ECpE Seminar Series: Hongwei Zhang

When

February 24, 2017    
10:00 am - 10:50 am

Where

3043 ECpE Building Addition
Coover Hall, Ames, Iowa, 50011

Event Type

Speaker: Hongwei Zhang

Title: Predictable Wireless Networking and Software-Defined Infrastructures for Real-Time Cyber-Physical-Human Systems

Abstract: Predictable wireless networking is a basis of many real-time cyber-physical-human (CPH) systems such as those in augmented reality, smart energy grids, connected and automated vehicles, industrial automation, and smart health. While wireless networking has been extensively studied, we are still at the infancy of real-time CPH wireless networking, and the interdisciplinary nature of CPH systems requires rethinking not only the theory and practice of wireless networking but also the co-design of networking, sensing, and control as well as the infrastructures for open, cross-disciplinary innovation. In particular, the vision of real-time, wireless-networked CPH systems requires addressing the following inter-related challenges: 1) Predictable single-hop wireless communication: How to ensure predictable reliability, timeliness, throughput, and their tradeoff in single-hop communications in the presence of uncertain network and environmental conditions (e.g., fast-varying wireless channel attenuation, internal and external interference, and vehicle mobility)? 2) Predictable multi-hop and cellular wireless communication: How to ensure predictable timeliness in multi-hop communication and how to enable controllable exploration of multi-hop real-time capacity regions in the presence of fast-varying, probabilistic path delays?
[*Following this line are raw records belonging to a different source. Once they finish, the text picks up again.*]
**config.mk**
```make
export PLATFORM = sky130hd
export DESIGN_NAME = locked_reg_reader
export DESIGN_NICKNAME = d
export VERILOG_FILES = /design/src/rtl/locked_reg_pkg.sv /design/src/rtl/locked_viol_counter.sv /design/src/rtl/locked_reg_reader.sv
export SDC_FILE = /design/constraint.sdc
export NUM_CORES = 1
export LEC_CHECK = 0
export CELL_PAD_IN_SITES_DETAIL_PLACEMENT = 0
export CELL_PAD_IN_SITES_GLOBAL_PLACEMENT = 1
export CORE_ASPECT_RATIO = 1.25
export CORE_MARGIN = 2
export CORE_UTILIZATION = 27
export CTS_CLUSTER_SIZE = 12
export DETAILED_ROUTE_END_ITERATION = 8
export MAX_ROUTING_LAYER = met4
export PLACE_DENSITY_LB_ADDON = 0.1
export SYNTH_ARGS = -nofsm -noshare
export SYNTH_HDL_FRONTEND = slang
export SYNTH_HIERARCHICAL = 1
export SYNTH_SLANG_ARGS = --single-unit
```
**constraint.sdc**
```tcl
create_clock -name Clk -period 2.4 [get_ports Clk]
set_input_delay 0.6 -clock Clk [delete_from_list [all_inputs] [get_ports Clk]]
set_output_delay 0.6 -clock Clk [all_outputs]
set_load 0.05 [all_outputs]
```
How to ensure predictable wireless communication in the converged cellular and ad hoc network architectures such as those in LTE-Advanced and 5G? 3) Co-design of wireless networking and networked sensing and control: How to jointly optimize wireless networking and networked sensing and control in the presence of complex cyber-physical interdependencies and with humans in the loop? 4) Software-defined infrastructures for open, cross-disciplinary innovation in the wild: How to enable concerted progress in the various underpinning disciplines of real-time, wireless-networked CPH systems through open, collaborative innovation in traditionally-closed systems (e.g., vehicles and power grids) and across traditionally-segregated disciplines (e.g., networking, sensing, and control)? In this talk, I will review these challenges and present a research vision based on our field-deployable solutions to fundamental problems such as the 40+ years old open problem of predictable interference control.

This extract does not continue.